_TASK_: If a line in the records below contains "layer", copy that line.

_DATA IN THIS EXERCISE_:
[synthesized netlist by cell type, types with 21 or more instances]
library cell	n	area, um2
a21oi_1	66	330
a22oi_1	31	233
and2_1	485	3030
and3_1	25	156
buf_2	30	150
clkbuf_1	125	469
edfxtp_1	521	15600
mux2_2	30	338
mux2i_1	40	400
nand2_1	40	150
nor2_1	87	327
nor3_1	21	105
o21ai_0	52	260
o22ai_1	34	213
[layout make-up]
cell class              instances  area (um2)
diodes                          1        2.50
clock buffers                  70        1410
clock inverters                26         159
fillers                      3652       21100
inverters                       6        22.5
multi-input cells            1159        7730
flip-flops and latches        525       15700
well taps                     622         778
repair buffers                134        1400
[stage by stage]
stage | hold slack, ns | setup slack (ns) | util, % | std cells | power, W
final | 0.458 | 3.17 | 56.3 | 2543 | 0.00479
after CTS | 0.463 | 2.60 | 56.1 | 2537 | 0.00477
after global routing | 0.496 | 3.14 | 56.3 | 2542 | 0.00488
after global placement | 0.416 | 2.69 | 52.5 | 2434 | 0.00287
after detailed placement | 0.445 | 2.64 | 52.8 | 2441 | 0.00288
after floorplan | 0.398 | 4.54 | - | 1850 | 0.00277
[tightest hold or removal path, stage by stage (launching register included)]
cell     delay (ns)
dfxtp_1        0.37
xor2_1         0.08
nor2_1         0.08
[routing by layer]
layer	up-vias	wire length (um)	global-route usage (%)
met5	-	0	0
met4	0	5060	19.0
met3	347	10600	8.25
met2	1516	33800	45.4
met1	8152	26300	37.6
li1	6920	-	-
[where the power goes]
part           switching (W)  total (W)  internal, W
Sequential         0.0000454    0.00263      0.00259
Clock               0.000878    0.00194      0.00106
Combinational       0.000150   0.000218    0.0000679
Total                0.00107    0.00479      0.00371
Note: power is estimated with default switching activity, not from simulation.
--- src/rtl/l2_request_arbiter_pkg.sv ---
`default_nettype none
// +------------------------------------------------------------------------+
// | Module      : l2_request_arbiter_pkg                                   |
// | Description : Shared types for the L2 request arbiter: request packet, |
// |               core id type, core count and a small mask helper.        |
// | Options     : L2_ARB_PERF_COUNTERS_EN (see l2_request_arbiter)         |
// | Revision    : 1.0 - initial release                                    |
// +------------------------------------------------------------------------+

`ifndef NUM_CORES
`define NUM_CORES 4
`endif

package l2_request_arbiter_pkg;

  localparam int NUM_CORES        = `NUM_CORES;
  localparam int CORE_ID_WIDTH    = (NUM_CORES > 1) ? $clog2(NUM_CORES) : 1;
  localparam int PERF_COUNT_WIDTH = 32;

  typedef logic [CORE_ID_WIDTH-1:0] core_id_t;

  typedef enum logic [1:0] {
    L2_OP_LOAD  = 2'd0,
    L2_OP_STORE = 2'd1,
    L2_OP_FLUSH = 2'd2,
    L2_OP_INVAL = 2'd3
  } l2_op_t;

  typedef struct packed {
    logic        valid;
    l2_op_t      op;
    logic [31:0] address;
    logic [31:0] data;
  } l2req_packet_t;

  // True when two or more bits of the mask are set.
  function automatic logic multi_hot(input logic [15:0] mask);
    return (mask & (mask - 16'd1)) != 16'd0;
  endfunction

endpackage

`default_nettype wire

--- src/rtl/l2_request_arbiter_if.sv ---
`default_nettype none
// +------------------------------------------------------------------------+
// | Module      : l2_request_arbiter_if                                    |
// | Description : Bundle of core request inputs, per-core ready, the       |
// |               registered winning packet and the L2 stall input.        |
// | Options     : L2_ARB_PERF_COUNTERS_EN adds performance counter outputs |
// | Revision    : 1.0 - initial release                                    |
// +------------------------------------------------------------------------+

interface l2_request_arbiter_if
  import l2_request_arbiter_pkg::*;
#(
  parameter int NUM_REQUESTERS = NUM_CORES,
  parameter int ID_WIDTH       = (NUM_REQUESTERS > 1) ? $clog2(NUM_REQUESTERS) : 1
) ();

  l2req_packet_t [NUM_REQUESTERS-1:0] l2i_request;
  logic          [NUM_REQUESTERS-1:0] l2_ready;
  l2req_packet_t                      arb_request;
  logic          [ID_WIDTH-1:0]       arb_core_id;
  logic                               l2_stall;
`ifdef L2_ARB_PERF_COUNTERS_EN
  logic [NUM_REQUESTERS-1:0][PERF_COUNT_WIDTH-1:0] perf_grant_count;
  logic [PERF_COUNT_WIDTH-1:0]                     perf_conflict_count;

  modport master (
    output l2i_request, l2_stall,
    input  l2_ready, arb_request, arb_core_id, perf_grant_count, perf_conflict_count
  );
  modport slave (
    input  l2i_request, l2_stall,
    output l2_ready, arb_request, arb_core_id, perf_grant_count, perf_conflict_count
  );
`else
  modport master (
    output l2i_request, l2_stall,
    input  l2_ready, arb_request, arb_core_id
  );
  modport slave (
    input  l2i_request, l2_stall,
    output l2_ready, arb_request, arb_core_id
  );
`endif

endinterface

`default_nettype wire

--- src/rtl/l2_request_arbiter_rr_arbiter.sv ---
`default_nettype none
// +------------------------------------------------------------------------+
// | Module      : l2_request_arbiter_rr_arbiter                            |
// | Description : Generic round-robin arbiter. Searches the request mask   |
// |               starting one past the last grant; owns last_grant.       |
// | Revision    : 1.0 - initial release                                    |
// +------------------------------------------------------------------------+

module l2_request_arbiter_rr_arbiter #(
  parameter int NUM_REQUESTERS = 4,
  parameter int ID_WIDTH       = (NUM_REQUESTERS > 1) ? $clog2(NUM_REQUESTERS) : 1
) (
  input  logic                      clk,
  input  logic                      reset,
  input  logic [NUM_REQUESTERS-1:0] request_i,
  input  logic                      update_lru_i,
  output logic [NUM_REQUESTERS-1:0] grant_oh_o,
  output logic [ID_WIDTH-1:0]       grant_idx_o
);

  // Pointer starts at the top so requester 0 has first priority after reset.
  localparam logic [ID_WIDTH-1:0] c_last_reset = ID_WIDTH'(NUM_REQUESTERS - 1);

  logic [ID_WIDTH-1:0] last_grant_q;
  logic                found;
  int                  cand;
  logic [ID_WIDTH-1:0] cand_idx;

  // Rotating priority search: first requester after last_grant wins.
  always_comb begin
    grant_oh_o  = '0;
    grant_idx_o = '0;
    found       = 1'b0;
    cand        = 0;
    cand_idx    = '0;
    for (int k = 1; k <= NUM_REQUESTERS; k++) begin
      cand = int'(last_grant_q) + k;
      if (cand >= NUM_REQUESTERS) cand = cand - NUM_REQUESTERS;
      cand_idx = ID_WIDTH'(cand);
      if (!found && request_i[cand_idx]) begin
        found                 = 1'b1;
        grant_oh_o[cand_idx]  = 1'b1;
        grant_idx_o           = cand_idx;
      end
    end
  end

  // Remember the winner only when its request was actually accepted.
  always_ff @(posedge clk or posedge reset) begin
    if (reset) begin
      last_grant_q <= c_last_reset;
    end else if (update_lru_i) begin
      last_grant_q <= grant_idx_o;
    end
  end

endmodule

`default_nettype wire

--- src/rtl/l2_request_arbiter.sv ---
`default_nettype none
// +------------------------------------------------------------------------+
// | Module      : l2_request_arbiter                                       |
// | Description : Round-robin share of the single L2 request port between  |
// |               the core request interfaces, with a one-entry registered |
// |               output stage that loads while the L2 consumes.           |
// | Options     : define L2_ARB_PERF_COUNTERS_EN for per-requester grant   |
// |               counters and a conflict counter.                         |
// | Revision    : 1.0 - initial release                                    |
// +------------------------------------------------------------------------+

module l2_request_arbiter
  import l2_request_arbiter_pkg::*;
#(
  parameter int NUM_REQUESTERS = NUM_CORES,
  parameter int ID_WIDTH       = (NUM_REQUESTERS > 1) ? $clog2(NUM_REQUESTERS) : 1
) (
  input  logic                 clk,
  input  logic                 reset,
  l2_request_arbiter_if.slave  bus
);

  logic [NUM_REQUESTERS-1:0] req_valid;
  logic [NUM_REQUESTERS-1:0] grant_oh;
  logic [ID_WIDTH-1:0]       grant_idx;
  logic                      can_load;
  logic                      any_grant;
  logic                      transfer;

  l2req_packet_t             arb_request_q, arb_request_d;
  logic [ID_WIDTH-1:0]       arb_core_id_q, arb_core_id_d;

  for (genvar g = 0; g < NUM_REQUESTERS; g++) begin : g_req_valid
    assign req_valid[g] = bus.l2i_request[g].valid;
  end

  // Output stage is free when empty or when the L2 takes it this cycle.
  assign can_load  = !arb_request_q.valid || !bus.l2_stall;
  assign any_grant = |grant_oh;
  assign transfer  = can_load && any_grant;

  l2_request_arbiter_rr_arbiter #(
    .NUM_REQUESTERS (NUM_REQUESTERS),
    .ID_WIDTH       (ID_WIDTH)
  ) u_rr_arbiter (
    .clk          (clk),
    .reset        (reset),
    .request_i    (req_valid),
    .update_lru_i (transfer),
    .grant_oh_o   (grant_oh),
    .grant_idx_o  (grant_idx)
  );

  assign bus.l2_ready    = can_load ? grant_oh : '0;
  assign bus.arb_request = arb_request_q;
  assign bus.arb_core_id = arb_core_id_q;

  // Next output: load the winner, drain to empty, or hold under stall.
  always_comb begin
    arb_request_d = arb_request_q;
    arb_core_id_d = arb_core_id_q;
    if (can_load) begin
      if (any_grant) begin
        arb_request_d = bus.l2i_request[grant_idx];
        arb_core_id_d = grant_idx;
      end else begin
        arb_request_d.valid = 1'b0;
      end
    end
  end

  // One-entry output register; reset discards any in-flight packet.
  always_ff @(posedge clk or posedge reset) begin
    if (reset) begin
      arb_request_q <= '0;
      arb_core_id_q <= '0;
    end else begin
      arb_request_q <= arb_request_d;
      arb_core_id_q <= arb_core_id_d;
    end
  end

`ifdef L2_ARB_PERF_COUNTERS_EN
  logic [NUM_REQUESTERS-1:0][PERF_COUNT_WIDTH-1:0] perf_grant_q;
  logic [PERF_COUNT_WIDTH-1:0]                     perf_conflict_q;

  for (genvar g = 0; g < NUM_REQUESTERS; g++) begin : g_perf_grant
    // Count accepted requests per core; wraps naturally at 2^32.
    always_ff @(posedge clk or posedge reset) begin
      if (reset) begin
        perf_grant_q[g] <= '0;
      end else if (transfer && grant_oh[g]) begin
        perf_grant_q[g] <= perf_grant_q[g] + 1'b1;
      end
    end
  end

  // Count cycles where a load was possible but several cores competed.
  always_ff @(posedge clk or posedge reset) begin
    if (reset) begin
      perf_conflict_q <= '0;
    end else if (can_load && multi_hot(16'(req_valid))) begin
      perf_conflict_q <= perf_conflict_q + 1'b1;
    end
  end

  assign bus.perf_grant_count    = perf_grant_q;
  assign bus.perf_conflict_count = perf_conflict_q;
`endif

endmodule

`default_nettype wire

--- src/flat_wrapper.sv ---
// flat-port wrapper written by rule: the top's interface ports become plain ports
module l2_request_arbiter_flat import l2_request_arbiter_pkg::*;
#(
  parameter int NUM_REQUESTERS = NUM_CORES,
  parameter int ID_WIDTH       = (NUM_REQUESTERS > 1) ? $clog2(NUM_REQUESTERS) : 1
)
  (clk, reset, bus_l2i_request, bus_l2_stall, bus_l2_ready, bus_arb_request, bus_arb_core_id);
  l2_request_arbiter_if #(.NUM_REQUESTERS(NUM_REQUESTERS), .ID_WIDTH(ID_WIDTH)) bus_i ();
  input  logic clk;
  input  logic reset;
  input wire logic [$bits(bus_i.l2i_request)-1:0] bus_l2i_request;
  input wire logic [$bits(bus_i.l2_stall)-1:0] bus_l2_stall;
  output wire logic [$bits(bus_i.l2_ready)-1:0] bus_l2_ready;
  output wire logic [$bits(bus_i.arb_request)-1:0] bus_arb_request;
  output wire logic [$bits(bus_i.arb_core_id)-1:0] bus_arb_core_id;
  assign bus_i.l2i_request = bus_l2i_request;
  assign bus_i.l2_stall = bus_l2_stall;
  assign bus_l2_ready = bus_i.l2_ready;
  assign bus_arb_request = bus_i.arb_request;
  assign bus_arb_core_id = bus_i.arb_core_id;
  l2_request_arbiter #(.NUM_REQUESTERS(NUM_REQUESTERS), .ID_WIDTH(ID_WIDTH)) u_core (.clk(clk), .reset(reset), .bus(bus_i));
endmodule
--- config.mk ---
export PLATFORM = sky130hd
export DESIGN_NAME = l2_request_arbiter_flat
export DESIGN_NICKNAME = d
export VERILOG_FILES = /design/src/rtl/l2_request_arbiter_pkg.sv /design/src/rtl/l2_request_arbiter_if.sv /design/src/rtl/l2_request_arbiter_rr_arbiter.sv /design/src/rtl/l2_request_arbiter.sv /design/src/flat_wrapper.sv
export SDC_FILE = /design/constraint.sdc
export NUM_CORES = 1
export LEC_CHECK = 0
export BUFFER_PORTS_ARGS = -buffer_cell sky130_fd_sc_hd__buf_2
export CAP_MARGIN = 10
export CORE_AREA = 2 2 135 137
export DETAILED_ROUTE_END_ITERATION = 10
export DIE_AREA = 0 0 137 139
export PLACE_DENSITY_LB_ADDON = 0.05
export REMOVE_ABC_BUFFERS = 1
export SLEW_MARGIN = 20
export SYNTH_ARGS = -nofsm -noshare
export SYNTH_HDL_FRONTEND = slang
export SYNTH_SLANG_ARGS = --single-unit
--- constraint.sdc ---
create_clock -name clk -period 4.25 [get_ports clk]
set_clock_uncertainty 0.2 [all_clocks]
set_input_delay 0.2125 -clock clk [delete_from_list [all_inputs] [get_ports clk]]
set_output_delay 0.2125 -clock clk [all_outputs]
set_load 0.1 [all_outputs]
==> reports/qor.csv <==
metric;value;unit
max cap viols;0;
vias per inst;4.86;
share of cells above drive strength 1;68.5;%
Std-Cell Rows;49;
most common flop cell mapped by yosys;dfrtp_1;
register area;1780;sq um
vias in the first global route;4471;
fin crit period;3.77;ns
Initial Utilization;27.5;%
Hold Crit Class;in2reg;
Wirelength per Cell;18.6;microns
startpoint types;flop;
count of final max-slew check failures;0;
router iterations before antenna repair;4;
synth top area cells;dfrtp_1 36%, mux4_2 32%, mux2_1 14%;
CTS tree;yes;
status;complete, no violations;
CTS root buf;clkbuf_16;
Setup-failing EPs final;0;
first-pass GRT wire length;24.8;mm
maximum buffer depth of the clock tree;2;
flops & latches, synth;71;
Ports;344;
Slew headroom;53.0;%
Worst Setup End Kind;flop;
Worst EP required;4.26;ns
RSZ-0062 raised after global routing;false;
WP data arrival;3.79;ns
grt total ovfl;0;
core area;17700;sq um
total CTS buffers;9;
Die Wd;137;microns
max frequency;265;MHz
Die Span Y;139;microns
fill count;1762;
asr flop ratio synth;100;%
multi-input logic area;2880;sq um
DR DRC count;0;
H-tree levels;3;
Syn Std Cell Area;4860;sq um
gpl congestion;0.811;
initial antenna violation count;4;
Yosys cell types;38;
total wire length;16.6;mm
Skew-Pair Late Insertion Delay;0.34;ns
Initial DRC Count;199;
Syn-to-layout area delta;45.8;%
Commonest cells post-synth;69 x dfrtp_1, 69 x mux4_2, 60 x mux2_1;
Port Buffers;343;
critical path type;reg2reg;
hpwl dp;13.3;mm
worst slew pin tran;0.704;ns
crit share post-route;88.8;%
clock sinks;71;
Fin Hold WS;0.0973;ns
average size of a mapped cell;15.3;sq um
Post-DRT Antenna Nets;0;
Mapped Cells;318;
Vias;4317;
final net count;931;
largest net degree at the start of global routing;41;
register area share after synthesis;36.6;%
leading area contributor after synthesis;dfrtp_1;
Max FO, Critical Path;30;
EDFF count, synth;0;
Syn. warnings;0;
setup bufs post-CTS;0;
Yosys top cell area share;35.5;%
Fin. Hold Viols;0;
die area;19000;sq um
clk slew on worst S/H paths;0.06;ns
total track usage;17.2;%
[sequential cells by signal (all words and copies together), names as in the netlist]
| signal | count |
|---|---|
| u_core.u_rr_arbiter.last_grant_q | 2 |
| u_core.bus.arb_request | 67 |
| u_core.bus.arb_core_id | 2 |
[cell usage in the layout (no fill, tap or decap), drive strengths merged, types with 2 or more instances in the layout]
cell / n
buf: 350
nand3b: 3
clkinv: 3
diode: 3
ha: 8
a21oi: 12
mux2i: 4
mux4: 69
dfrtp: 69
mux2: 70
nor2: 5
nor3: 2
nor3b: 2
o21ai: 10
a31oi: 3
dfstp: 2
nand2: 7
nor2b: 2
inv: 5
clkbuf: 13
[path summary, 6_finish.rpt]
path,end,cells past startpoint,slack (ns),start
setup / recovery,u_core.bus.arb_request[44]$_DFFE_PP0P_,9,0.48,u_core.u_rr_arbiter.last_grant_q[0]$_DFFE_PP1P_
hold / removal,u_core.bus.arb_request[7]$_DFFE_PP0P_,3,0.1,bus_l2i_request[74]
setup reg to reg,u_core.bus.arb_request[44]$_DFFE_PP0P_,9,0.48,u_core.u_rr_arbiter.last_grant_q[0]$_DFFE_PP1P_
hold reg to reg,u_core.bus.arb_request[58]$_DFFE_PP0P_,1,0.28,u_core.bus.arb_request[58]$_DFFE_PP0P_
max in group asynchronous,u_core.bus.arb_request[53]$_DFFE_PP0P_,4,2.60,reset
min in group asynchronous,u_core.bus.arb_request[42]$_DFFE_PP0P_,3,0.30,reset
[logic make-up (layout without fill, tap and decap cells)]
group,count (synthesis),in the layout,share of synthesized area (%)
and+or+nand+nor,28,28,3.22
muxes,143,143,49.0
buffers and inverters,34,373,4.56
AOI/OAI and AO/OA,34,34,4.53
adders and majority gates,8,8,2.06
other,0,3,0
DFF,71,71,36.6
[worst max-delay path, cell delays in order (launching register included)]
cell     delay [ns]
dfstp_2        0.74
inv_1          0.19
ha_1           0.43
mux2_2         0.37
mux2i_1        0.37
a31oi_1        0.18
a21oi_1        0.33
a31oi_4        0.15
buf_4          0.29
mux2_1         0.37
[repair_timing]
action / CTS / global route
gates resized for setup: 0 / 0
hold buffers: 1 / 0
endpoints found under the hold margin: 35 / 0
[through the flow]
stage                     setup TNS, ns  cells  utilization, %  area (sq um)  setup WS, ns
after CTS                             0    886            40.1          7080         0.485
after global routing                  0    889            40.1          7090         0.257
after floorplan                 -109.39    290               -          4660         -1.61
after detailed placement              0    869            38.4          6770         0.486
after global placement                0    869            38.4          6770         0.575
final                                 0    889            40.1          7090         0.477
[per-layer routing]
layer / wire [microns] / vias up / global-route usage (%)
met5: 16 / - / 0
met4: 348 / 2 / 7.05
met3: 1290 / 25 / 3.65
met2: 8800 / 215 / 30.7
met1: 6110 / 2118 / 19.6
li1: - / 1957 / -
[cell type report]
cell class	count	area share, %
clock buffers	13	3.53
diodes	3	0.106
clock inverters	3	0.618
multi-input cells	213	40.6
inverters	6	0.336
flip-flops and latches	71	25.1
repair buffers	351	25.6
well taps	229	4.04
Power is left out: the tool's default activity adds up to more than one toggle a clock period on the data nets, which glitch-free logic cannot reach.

_RESPONSE TO THIS EXERCISE_:
[routing by layer]
layer	up-vias	wire length (um)	global-route usage (%)
[per-layer routing]
layer / wire [microns] / vias up / global-route usage (%)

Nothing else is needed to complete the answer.